(REQUIRED WORK)
Repeat exactly what appears from the opening line of the listing to the line with "10 ms ticks.", inclusive.

----------

--- config.mk ---
export PLATFORM = sky130hd
export DESIGN_NAME = mht_top
export DESIGN_NICKNAME = d
export VERILOG_FILES = /design/src/inc/mht_pkg.sv /design/src/inc/mht_tick_if.sv /design/src/mht_sync.sv /design/src/mht_tick_gen.sv /design/src/mht_top.sv
export VERILOG_INCLUDE_DIRS = /design/src /design/src/inc
export SDC_FILE = /design/constraint.sdc
export NUM_CORES = 1
export LEC_CHECK = 0
export ABC_AREA = 1
export BUFFER_PORTS_ARGS = -buffer_cell sky130_fd_sc_hd__buf_2
export CELL_PAD_IN_SITES_DETAIL_PLACEMENT = 0
export CELL_PAD_IN_SITES_GLOBAL_PLACEMENT = 1
export CORE_MARGIN = 2
export CORE_UTILIZATION = 39
export DETAILED_ROUTE_END_ITERATION = 7
export PLACE_DENSITY_LB_ADDON = 0.05
export SLEW_MARGIN = 20
export SYNTH_ARGS = -nofsm -noshare
export SYNTH_HDL_FRONTEND = slang
export SYNTH_SLANG_ARGS = --single-unit
--- constraint.sdc ---
create_clock -name clk -period 2.5 [get_ports clk]
set_input_delay 0.625 -clock clk [delete_from_list [all_inputs] [get_ports clk]]
set_output_delay 0.625 -clock clk [all_outputs]
set_load 0.01 [all_outputs]
--- src/inc/mht_regs.svh ---
// Function
// - High connection-delay byte counts 256 base ticks toward the FSK connection wait.
// - Low connection-delay byte adds base ticks; FSK wait is the sum of both.
// - Answer tone is accepted after persisting the programmed base-tick count.
// - After off hook, wait programmed base ticks, then sample loop overcurrent sense.
// - Fine answer tone length is used only when the seconds length is zero.
// - Nonzero seconds length sends the answer tone for that many seconds.
// - Originating 1200 bps modem needs scrambled ones for the programmed ticks.
// - Alpha and bang-one modes report 'k' when kissoff outlasts programmed 10 ms ticks.
// - Abort the call when carrier is absent after the programmed seconds.
// - In bang-seven mode the carrier wait is a handshake timeout giving 'N'.
// - In answer mode, wait programmed 53.33 ms ticks before answer tone starts.
// - A ring burst is valid only with the programmed minimum pulse count.
// - Line measurement reads loop voltage on hook and loop current off hook.
// - Ring burst on and off times must also meet the programmed ring limits.
`ifndef MHT_REGS_SVH
`define MHT_REGS_SVH
// Register offsets
`define MHT_OFS_FSK_LOW 8'h2f
`define MHT_OFS_TONE_SEC 8'h1e
`define MHT_OFS_FSK_HIGH 8'h30
`define MHT_OFS_ANS_DET 8'h31
`define MHT_OFS_OC_DELAY 8'h32
`define MHT_OFS_MDM_OPT 8'h33
`define MHT_OFS_TONE_FINE 8'h34
`define MHT_OFS_SCR_ONES 8'h35
`define MHT_OFS_KISSOFF 8'h36
`define MHT_OFS_CAR_RET 8'h37
`define MHT_OFS_ALARM2 8'h38
`define MHT_OFS_CAR_WAIT 8'h39
`define MHT_OFS_ANS_DELAY 8'h3a
`define MHT_OFS_RING_MIN 8'h3b
`define MHT_OFS_CID_GAIN 8'h3c
`define MHT_OFS_RING_CTL 8'h62
`define MHT_OFS_INTR_SET 8'h82
`define MHT_OFS_CID_INIT 8'h83
`define MHT_OFS_INTR_ST 8'hd1
`define MHT_OFS_LINE_MEAS 8'hdb
`define MHT_OFS_GEN_STAT 8'hdf
`define MHT_OFS_IRQ_STAT 8'hc0
`define MHT_OFS_IRQ_MASK 8'hc1
`define MHT_OFS_CTRL 8'hc2
`define MHT_OFS_RING_ON_MIN 8'hc3
`define MHT_OFS_RING_ON_MAX 8'hc4
`define MHT_OFS_RING_OFF_MIN 8'hc5
// Reset values of the nonzero registers, zero elsewhere
`define MHT_RST_ZERO 8'h00
`define MHT_RST_FSK_LOW 8'h3c
`define MHT_RST_TONE_SEC 8'h03
`define MHT_RST_ANS_DET 8'h3c
`define MHT_RST_OC_DELAY 8'h0c
`define MHT_RST_MDM_OPT 8'h80
`define MHT_RST_TONE_FINE 8'h5a
`define MHT_RST_SCR_ONES 8'ha2
`define MHT_RST_KISSOFF 8'h30
`define MHT_RST_CAR_RET 8'h20
`define MHT_RST_ALARM2 8'h38
`define MHT_RST_CAR_WAIT 8'h3c
`define MHT_RST_ANS_DELAY 8'h29
`define MHT_RST_RING_MIN 8'h03
`define MHT_RST_CID_GAIN 8'h04
`define MHT_RST_RING_ON_MIN 8'h02
`define MHT_RST_RING_ON_MAX 8'h1e
`define MHT_RST_RING_OFF_MIN 8'h0f
// Control register field: security mode in bits 1:0
`define MHT_CTRL_MODE_LSB 0
// Status bit positions
`define MHT_EV_ANS_TONE 0
`define MHT_EV_SCR_ONES 1
`define MHT_EV_KISSOFF 2
`define MHT_EV_CAR_BACK 3
`define MHT_EV_FSK_UP 4
`define MHT_EV_OVERCUR 5
`define MHT_EV_CAR_TMO 6
`define MHT_EV_RING 7
// Timing: base tick is 5/3 ms at a 20 ns clock
`define MHT_CLK_NS 20
`define MHT_BASE_NUM_MS 5
`define MHT_BASE_DEN 3
`define MHT_BASE_CYCLES ((`MHT_BASE_NUM_MS * 1000000) / (`MHT_BASE_DEN * `MHT_CLK_NS))
`define MHT_DIV_10MS 6
`define MHT_DIV_53MS 32
`define MHT_DIV_SEC 600
`endif

--- src/inc/mht_pkg.sv ---
`include "mht_regs.svh"
package mht_pkg;
   typedef enum logic [1:0] {MODE_NONE, MODE_ALPHA, MODE_BANG1, MODE_BANG7} mht_mode_t;
   typedef enum {ANS_IDLE, ANS_DELAY, ANS_TONE, ANS_DONE} mht_ans_t;
   localparam int MHT_NRW = 24;
   localparam int IX_FSKL = 0, IX_TSEC = 1, IX_FSKH = 2, IX_ADET = 3, IX_OCD = 4;
   localparam int IX_TFINE = 6, IX_SCR = 7, IX_KISS = 8, IX_CRET = 9, IX_CWAIT = 11;
   localparam int IX_ADLY = 12, IX_RPMIN = 13, IX_CTRL = 19, IX_RONMIN = 20;
   localparam int IX_RONMAX = 21, IX_ROFFMIN = 22, IX_MASK = 23;
   localparam logic [7:0] MHT_RW_ADDR [MHT_NRW] = '{`MHT_OFS_FSK_LOW, `MHT_OFS_TONE_SEC,
      `MHT_OFS_FSK_HIGH, `MHT_OFS_ANS_DET, `MHT_OFS_OC_DELAY, `MHT_OFS_MDM_OPT,
      `MHT_OFS_TONE_FINE, `MHT_OFS_SCR_ONES, `MHT_OFS_KISSOFF, `MHT_OFS_CAR_RET,
      `MHT_OFS_ALARM2, `MHT_OFS_CAR_WAIT, `MHT_OFS_ANS_DELAY, `MHT_OFS_RING_MIN,
      `MHT_OFS_CID_GAIN, `MHT_OFS_RING_CTL, `MHT_OFS_INTR_SET, `MHT_OFS_CID_INIT,
      `MHT_OFS_GEN_STAT, `MHT_OFS_CTRL, `MHT_OFS_RING_ON_MIN, `MHT_OFS_RING_ON_MAX,
      `MHT_OFS_RING_OFF_MIN, `MHT_OFS_IRQ_MASK};
   localparam logic [7:0] MHT_RW_RST [MHT_NRW] = '{`MHT_RST_FSK_LOW, `MHT_RST_TONE_SEC,
      `MHT_RST_ZERO, `MHT_RST_ANS_DET, `MHT_RST_OC_DELAY, `MHT_RST_MDM_OPT,
      `MHT_RST_TONE_FINE, `MHT_RST_SCR_ONES, `MHT_RST_KISSOFF, `MHT_RST_CAR_RET,
      `MHT_RST_ALARM2, `MHT_RST_CAR_WAIT, `MHT_RST_ANS_DELAY, `MHT_RST_RING_MIN,
      `MHT_RST_CID_GAIN, `MHT_RST_ZERO, `MHT_RST_ZERO, `MHT_RST_ZERO, `MHT_RST_ZERO,
      `MHT_RST_ZERO, `MHT_RST_RING_ON_MIN, `MHT_RST_RING_ON_MAX, `MHT_RST_RING_OFF_MIN,
      `MHT_RST_ZERO};
endpackage

--- src/inc/mht_tick_if.sv ---
`timescale 1ns/1ps
// One-cycle tick strobes shared by the timers
interface mht_tick_if;
   logic tick_base;
   logic tick_10ms;
   logic tick_53ms;
   logic tick_sec;
   modport gen (output tick_base, output tick_10ms, output tick_53ms, output tick_sec);
   modport use_ticks (input tick_base, input tick_10ms, input tick_53ms, input tick_sec);
endinterface

--- src/mht_sync.sv ---
`timescale 1ns/1ps
// Two-flop synchroniser for pin levels; stage one feeds only stage two
module mht_sync #(parameter int W = 34)
(
   input wire logic clk,
   input wire logic arst_n,
   input wire logic [W-1:0] d,
   output logic [W-1:0] q
);
   logic [W-1:0] meta_reg;
   always_ff @(posedge clk or negedge arst_n)
   begin
      if (!arst_n)
      begin
         meta_reg <= '0;
         q <= '0;
      end
      else
      begin
         meta_reg <= d;
         q <= meta_reg;
      end
   end
endmodule

--- src/mht_tick_gen.sv ---
`timescale 1ns/1ps
module mht_tick_gen
   import mht_pkg::*;
#(parameter int unsigned BASE_CYCLES = `MHT_BASE_CYCLES)
(
   input wire logic clk,
   input wire logic arst_n,
   mht_tick_if.gen tk
);
   localparam int DIVS [3] = '{`MHT_DIV_10MS, `MHT_DIV_53MS, `MHT_DIV_SEC};
   logic [16:0] base_cnt_reg;
   logic [2:0] sub_tick;
   // Base tick every 5/3 ms; period rounds down by a third of a cycle
   always_ff @(posedge clk or negedge arst_n)
   begin
      if (!arst_n)
      begin
         base_cnt_reg <= '0;
         tk.tick_base <= 1'b0;
      end
      else
      begin
         tk.tick_base <= (base_cnt_reg == 17'(BASE_CYCLES - 1));
         base_cnt_reg <= (base_cnt_reg == 17'(BASE_CYCLES - 1)) ? '0 : base_cnt_reg + 17'h1;
      end
   end
   // Slower ticks are exact multiples of the base tick
   for (genvar g = 0; g < 3; g++)
   begin : g_div
      logic [9:0] cnt_reg;
      logic tick_reg;
      always_ff @(posedge clk or negedge arst_n)
      begin
         if (!arst_n)
         begin
            cnt_reg <= '0;
            tick_reg <= 1'b0;
         end
         else
         begin
            tick_reg <= tk.tick_base && (cnt_reg == 10'(DIVS[g] - 1));
            if (tk.tick_base)
               cnt_reg <= (cnt_reg == 10'(DIVS[g] - 1)) ? '0 : cnt_reg + 10'h1;
         end
      end
      assign sub_tick[g] = tick_reg;
   end
   assign tk.tick_10ms = sub_tick[0];
   assign tk.tick_53ms = sub_tick[1];
   assign tk.tick_sec = sub_tick[2];
endmodule

--- src/mht_top.sv ---
// Local design decision: the plain strobed port.
`timescale 1ns/1ps
module mht_top
   import mht_pkg::*;
#(parameter int unsigned BASE_CYCLES = `MHT_BASE_CYCLES)
(
   input wire logic clk,
   input wire logic arst_n,
   input wire logic [7:0] reg_addr,
   input wire logic [7:0] reg_wdata,
   input wire logic reg_wr,
   input wire logic reg_rd,
   output logic [7:0] reg_rdata,
   input wire logic pin_off_hook,
   input wire logic pin_answer_mode,
   input wire logic pin_v22_orig,
   input wire logic pin_answer_tone_det,
   input wire logic pin_scr_ones_det,
   input wire logic pin_kissoff_det,
   input wire logic pin_carrier_det,
   input wire logic pin_ring_pulse,
   input wire logic pin_handshake_end,
   input wire logic pin_loop_over,
   input wire logic [7:0] pin_loop_volt,
   input wire logic [7:0] pin_loop_curr,
   input wire logic [7:0] pin_intrusion_state,
   output logic irq,
   output logic answer_tone_tx,
   output logic fsk_link_up,
   output logic [7:0] event_pulse,
   output logic result_n,
   output logic [7:0] kissoff_ctrl_bits
);
   mht_tick_if tk ();
   logic [33:0] sync_q;
   logic off_hook, ans_mode, v22_orig, car_det, ring_lvl, hs_lvl, loop_over;
   logic [7:0] loop_volt, loop_curr, intr_state;
   logic [3:0] prev_reg;
   logic off_rise, hs_rise, ring_rise, car_fall;
   logic [7:0] rw_reg [MHT_NRW];
   logic [7:0] status_reg, meas_reg, rdata_next;
   logic [7:0] evt_next;
   mht_mode_t mode;

   mht_tick_gen #(.BASE_CYCLES(BASE_CYCLES)) u_tick (
      .clk(clk),
      .arst_n(arst_n),
      .tk(tk.gen)
   );

   // Every pin crosses two flops before any logic sees it
   mht_sync #(.W(34)) u_sync (
      .clk(clk),
      .arst_n(arst_n),
      .d({pin_off_hook, pin_answer_mode, pin_v22_orig, pin_answer_tone_det,
         pin_scr_ones_det, pin_kissoff_det, pin_carrier_det, pin_ring_pulse,
         pin_handshake_end, pin_loop_over, pin_loop_volt, pin_loop_curr,
         pin_intrusion_state}),
      .q(sync_q)
   );
   logic ans_det, scr_det, kiss_det;
   assign {off_hook, ans_mode, v22_orig, ans_det, scr_det, kiss_det, car_det, ring_lvl,
      hs_lvl, loop_over, loop_volt, loop_curr, intr_state} = sync_q;
   assign mode = mht_mode_t'(rw_reg[IX_CTRL][`MHT_CTRL_MODE_LSB +: 2]);

   // Edge detection on the synchronised levels
   always_ff @(posedge clk or negedge arst_n)
   begin
      if (!arst_n)
         prev_reg <= '0;
      else
         prev_reg <= {off_hook, hs_lvl, ring_lvl, car_det};
   end
   assign off_rise = off_hook && !prev_reg[3];
   assign hs_rise = hs_lvl && !prev_reg[2];
   assign ring_rise = ring_lvl && !prev_reg[1];
   assign car_fall = !car_det && prev_reg[0];

   // Plain read/write bytes; each holds its own default after reset
   for (genvar i = 0; i < MHT_NRW; i++)
   begin : g_rw
      always_ff @(posedge clk or negedge arst_n)
      begin
         if (!arst_n)
            rw_reg[i] <= MHT_RW_RST[i];
         else if (reg_wr && reg_addr == MHT_RW_ADDR[i])
            rw_reg[i] <= reg_wdata;
      end
   end

   // Read mux; unmapped addresses read zero
   always_comb
   begin
      rdata_next = 8'h00;
      for (int i = 0; i < MHT_NRW; i++)
         if (reg_addr == MHT_RW_ADDR[i])
            rdata_next = rw_reg[i];
      case (reg_addr)
         `MHT_OFS_IRQ_STAT: rdata_next = status_reg;
         `MHT_OFS_LINE_MEAS: rdata_next = meas_reg;
         `MHT_OFS_INTR_ST: rdata_next = intr_state;
         default: ;
      endcase
   end

   // Read data stands only in the cycle after the strobe
   always_ff @(posedge clk or negedge arst_n)
   begin
      if (!arst_n)
         reg_rdata <= 8'h00;
      else
         reg_rdata <= reg_rd ? rdata_next : 8'h00;
   end

   // Voltage on hook, current off hook
   always_ff @(posedge clk or negedge arst_n)
   begin
      if (!arst_n)
         meas_reg <= 8'h00;
      else
         meas_reg <= off_hook ? loop_curr : loop_volt;
   end

   // Persistence detectors: answer tone, scrambled ones, kissoff, carrier
   logic [3:0] det_in, det_tick, det_hit, det_fired;
   logic [7:0] det_cnt [4];
   logic [7:0] det_lim [4];
   localparam logic [3:0] DET_STRICT = 4'h4;  // Kissoff must outlast its limit
   assign det_in = {car_det, kiss_det, scr_det && v22_orig, ans_det};
   assign det_tick = {tk.tick_base, tk.tick_10ms, tk.tick_base, tk.tick_base};
   assign det_lim[0] = rw_reg[IX_ADET];
   assign det_lim[1] = rw_reg[IX_SCR];
   assign det_lim[2] = rw_reg[IX_KISS];
   assign det_lim[3] = rw_reg[IX_CRET];
   for (genvar g = 0; g < 4; g++)
   begin : g_det
      // Counter saturates so a long tone cannot wrap and fire twice
      assign det_hit[g] = det_in[g] && !det_fired[g] &&
         (DET_STRICT[g] ? det_cnt[g] > det_lim[g] : det_cnt[g] >= det_lim[g]);
      always_ff @(posedge clk or negedge arst_n)
      begin
         if (!arst_n)
         begin
            det_cnt[g] <= 8'h00;
            det_fired[g] <= 1'b0;
         end
         else if (!det_in[g])
         begin
            det_cnt[g] <= 8'h00;
            det_fired[g] <= 1'b0;
         end
         else
         begin
            if (det_tick[g] && det_cnt[g] != 8'hff)
               det_cnt[g] <= det_cnt[g] + 8'h01;
            if (det_hit[g])
               det_fired[g] <= 1'b1;
         end
      end
   end

   // Carrier return only counts after a loss
   logic car_lost_reg;
   always_ff @(posedge clk or negedge arst_n)
   begin
      if (!arst_n)
         car_lost_reg <= 1'b0;
      else if (car_fall)
         car_lost_reg <= 1'b1;
      else if (det_hit[3])
         car_lost_reg <= 1'b0;
   end

   // Overcurrent check: delay after going off hook, then one sample
   logic oc_busy_reg, oc_done;
   logic [7:0] oc_cnt_reg;
   assign oc_done = oc_busy_reg && off_hook && oc_cnt_reg >= rw_reg[IX_OCD];
   always_ff @(posedge clk or negedge arst_n)
   begin
      if (!arst_n)
      begin
         oc_busy_reg <= 1'b0;
         oc_cnt_reg <= 8'h00;
      end
      else if (off_rise)
      begin
         oc_busy_reg <= 1'b1;
         oc_cnt_reg <= 8'h00;
      end
      else if (!off_hook || oc_done)
         oc_busy_reg <= 1'b0;
      else if (oc_busy_reg && tk.tick_base)
         oc_cnt_reg <= oc_cnt_reg + 8'h01;
   end

   // FSK connection wait: high byte times 256 plus low byte, in base ticks
   logic fsk_busy_reg, fsk_done;
   logic [15:0] fsk_cnt_reg, fsk_target;
   assign fsk_target = {rw_reg[IX_FSKH], 8'h00} + {8'h00, rw_reg[IX_FSKL]};
   assign fsk_done = fsk_busy_reg && fsk_cnt_reg >= fsk_target;
   always_ff @(posedge clk or negedge arst_n)
   begin
      if (!arst_n)
      begin
         fsk_busy_reg <= 1'b0;
         fsk_cnt_reg <= 16'h0000;
         fsk_link_up <= 1'b0;
      end
      else if (!off_hook)
      begin
         fsk_busy_reg <= 1'b0;
         fsk_link_up <= 1'b0;
      end
      else if (hs_rise)
      begin
         fsk_busy_reg <= 1'b1;
         fsk_cnt_reg <= 16'h0000;
      end
      else if (fsk_done)
      begin
         fsk_busy_reg <= 1'b0;
         fsk_link_up <= 1'b1;
      end
      else if (fsk_busy_reg && tk.tick_base)
         fsk_cnt_reg <= fsk_cnt_reg + 16'h0001;
   end

   // Carrier wait in seconds from off hook; handshake timeout in bang-seven
   logic cw_busy_reg, cw_expire;
   logic [7:0] cw_cnt_reg;
   assign cw_expire = cw_busy_reg && !car_det && cw_cnt_reg >= rw_reg[IX_CWAIT];
   always_ff @(posedge clk or negedge arst_n)
   begin
      if (!arst_n)
      begin
         cw_busy_reg <= 1'b0;
         cw_cnt_reg <= 8'h00;
      end
      else if (off_rise)
      begin
         cw_busy_reg <= 1'b1;
         cw_cnt_reg <= 8'h00;
      end
      else if (!off_hook || car_det || cw_expire)
         cw_busy_reg <= 1'b0;
      else if (cw_busy_reg && tk.tick_sec)
         cw_cnt_reg <= cw_cnt_reg + 8'h01;
   end

   // Answer sequence: start delay, then tone of seconds or fine length
   mht_ans_t ans_state;
   logic [7:0] ans_cnt_reg;
   logic use_sec, tone_end;
   assign use_sec = rw_reg[IX_TSEC] != 8'h00;
   assign tone_end = use_sec ? ans_cnt_reg >= rw_reg[IX_TSEC] : ans_cnt_reg >= rw_reg[IX_TFINE];
   always_ff @(posedge clk or negedge arst_n)
   begin
      if (!arst_n)
      begin
         ans_state <= ANS_IDLE;
         ans_cnt_reg <= 8'h00;
         answer_tone_tx <= 1'b0;
      end
      else if (!off_hook)
      begin
         ans_state <= ANS_IDLE;
         answer_tone_tx <= 1'b0;
      end
      else
      begin
         case (ans_state)
            ANS_IDLE:
               if (off_rise && ans_mode)
               begin
                  ans_state <= ANS_DELAY;
                  ans_cnt_reg <= 8'h00;
               end
            ANS_DELAY:
               if (ans_cnt_reg >= rw_reg[IX_ADLY])
               begin
                  ans_state <= ANS_TONE;
                  ans_cnt_reg <= 8'h00;
                  answer_tone_tx <= 1'b1;
               end
               else if (tk.tick_53ms)
                  ans_cnt_reg <= ans_cnt_reg + 8'h01;
            ANS_TONE:
               if (tone_end)
               begin
                  ans_state <= ANS_DONE;
                  answer_tone_tx <= 1'b0;
               end
               else if (use_sec ? tk.tick_sec : tk.tick_base)
                  ans_cnt_reg <= ans_cnt_reg + 8'h01;
            ANS_DONE: ans_state <= ANS_DONE;
            default: ans_state <= ANS_IDLE;
         endcase
      end
   end

   // Ring burst: pulse count, on length and closing gap in 53.33 ms ticks
   logic ring_act_reg, ring_end, ring_valid;
   logic [7:0] ring_np_reg, ring_el_reg, ring_gap_reg, ring_on_reg;
   assign ring_end = ring_act_reg && !ring_rise && ring_gap_reg >= rw_reg[IX_ROFFMIN];
   assign ring_valid = ring_end && ring_np_reg >= rw_reg[IX_RPMIN] &&
      ring_on_reg >= rw_reg[IX_RONMIN] && ring_on_reg <= rw_reg[IX_RONMAX];
   always_ff @(posedge clk or negedge arst_n)
   begin
      if (!arst_n)
      begin
         ring_act_reg <= 1'b0;
         ring_np_reg <= 8'h00;
         ring_el_reg <= 8'h00;
         ring_gap_reg <= 8'h00;
         ring_on_reg <= 8'h00;
      end
      else if (ring_rise)
      begin
         ring_act_reg <= 1'b1;
         ring_gap_reg <= 8'h00;
         ring_np_reg <= !ring_act_reg ? 8'h01 :
            (ring_np_reg == 8'hff ? ring_np_reg : ring_np_reg + 8'h01);
         ring_el_reg <= ring_act_reg ? ring_el_reg : 8'h00;
         ring_on_reg <= ring_act_reg ? ring_el_reg : 8'h00;
      end
      else if (ring_end)
         ring_act_reg <= 1'b0;
      else if (ring_act_reg && tk.tick_53ms)
      begin
         // Saturate so a long burst is rejected, not wrapped into range
         if (ring_el_reg != 8'hff)
            ring_el_reg <= ring_el_reg + 8'h01;
         if (ring_gap_reg != 8'hff)
            ring_gap_reg <= ring_gap_reg + 8'h01;
      end
   end

   // Event gathering; kissoff 'k' only in alpha and bang-one modes
   always_comb
   begin
      evt_next = 8'h00;
      evt_next[`MHT_EV_ANS_TONE] = det_hit[0];
      evt_next[`MHT_EV_SCR_ONES] = det_hit[1];
      evt_next[`MHT_EV_KISSOFF] = det_hit[2] && (mode == MODE_ALPHA || mode == MODE_BANG1);
      evt_next[`MHT_EV_CAR_BACK] = det_hit[3] && car_lost_reg;
      evt_next[`MHT_EV_FSK_UP] = fsk_done && !hs_rise;
      evt_next[`MHT_EV_OVERCUR] = oc_done && loop_over;
      evt_next[`MHT_EV_CAR_TMO] = cw_expire && off_hook && !off_rise;
      evt_next[`MHT_EV_RING] = ring_valid;
   end

   // Status bits are sticky, write one to clear; a new event beats the clear
   always_ff @(posedge clk or negedge arst_n)
   begin
      if (!arst_n)
         status_reg <= 8'h00;
      else if (reg_wr && reg_addr == `MHT_OFS_IRQ_STAT)
         status_reg <= (status_reg & ~reg_wdata) | evt_next;
      else
         status_reg <= status_reg | evt_next;
   end

   // Registered event outputs and bang-seven result code
   always_ff @(posedge clk or negedge arst_n)
   begin
      if (!arst_n)
      begin
         event_pulse <= 8'h00;
         result_n <= 1'b0;
         irq <= 1'b0;
         kissoff_ctrl_bits <= 8'h00;
      end
      else
      begin
         event_pulse <= evt_next;
         result_n <= evt_next[`MHT_EV_CAR_TMO] && mode == MODE_BANG7;
         irq <= |(status_reg & rw_reg[IX_MASK]);
         kissoff_ctrl_bits <= (mode == MODE_BANG7) ? rw_reg[IX_KISS] : 8'h00;
      end
   end
endmodule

----------

(RESULT OF THE TASK)
--- config.mk ---
export PLATFORM = sky130hd
export DESIGN_NAME = mht_top
export DESIGN_NICKNAME = d
export VERILOG_FILES = /design/src/inc/mht_pkg.sv /design/src/inc/mht_tick_if.sv /design/src/mht_sync.sv /design/src/mht_tick_gen.sv /design/src/mht_top.sv
export VERILOG_INCLUDE_DIRS = /design/src /design/src/inc
export SDC_FILE = /design/constraint.sdc
export NUM_CORES = 1
export LEC_CHECK = 0
export ABC_AREA = 1
export BUFFER_PORTS_ARGS = -buffer_cell sky130_fd_sc_hd__buf_2
export CELL_PAD_IN_SITES_DETAIL_PLACEMENT = 0
export CELL_PAD_IN_SITES_GLOBAL_PLACEMENT = 1
export CORE_MARGIN = 2
export CORE_UTILIZATION = 39
export DETAILED_ROUTE_END_ITERATION = 7
export PLACE_DENSITY_LB_ADDON = 0.05
export SLEW_MARGIN = 20
export SYNTH_ARGS = -nofsm -noshare
export SYNTH_HDL_FRONTEND = slang
export SYNTH_SLANG_ARGS = --single-unit
--- constraint.sdc ---
create_clock -name clk -period 2.5 [get_ports clk]
set_input_delay 0.625 -clock clk [delete_from_list [all_inputs] [get_ports clk]]
set_output_delay 0.625 -clock clk [all_outputs]
set_load 0.01 [all_outputs]
--- src/inc/mht_regs.svh ---
// Function
// - High connection-delay byte counts 256 base ticks toward the FSK connection wait.
// - Low connection-delay byte adds base ticks; FSK wait is the sum of both.
// - Answer tone is accepted after persisting the programmed base-tick count.
// - After off hook, wait programmed base ticks, then sample loop overcurrent sense.
// - Fine answer tone length is used only when the seconds length is zero.
// - Nonzero seconds length sends the answer tone for that many seconds.
// - Originating 1200 bps modem needs scrambled ones for the programmed ticks.
// - Alpha and bang-one modes report 'k' when kissoff outlasts programmed 10 ms ticks.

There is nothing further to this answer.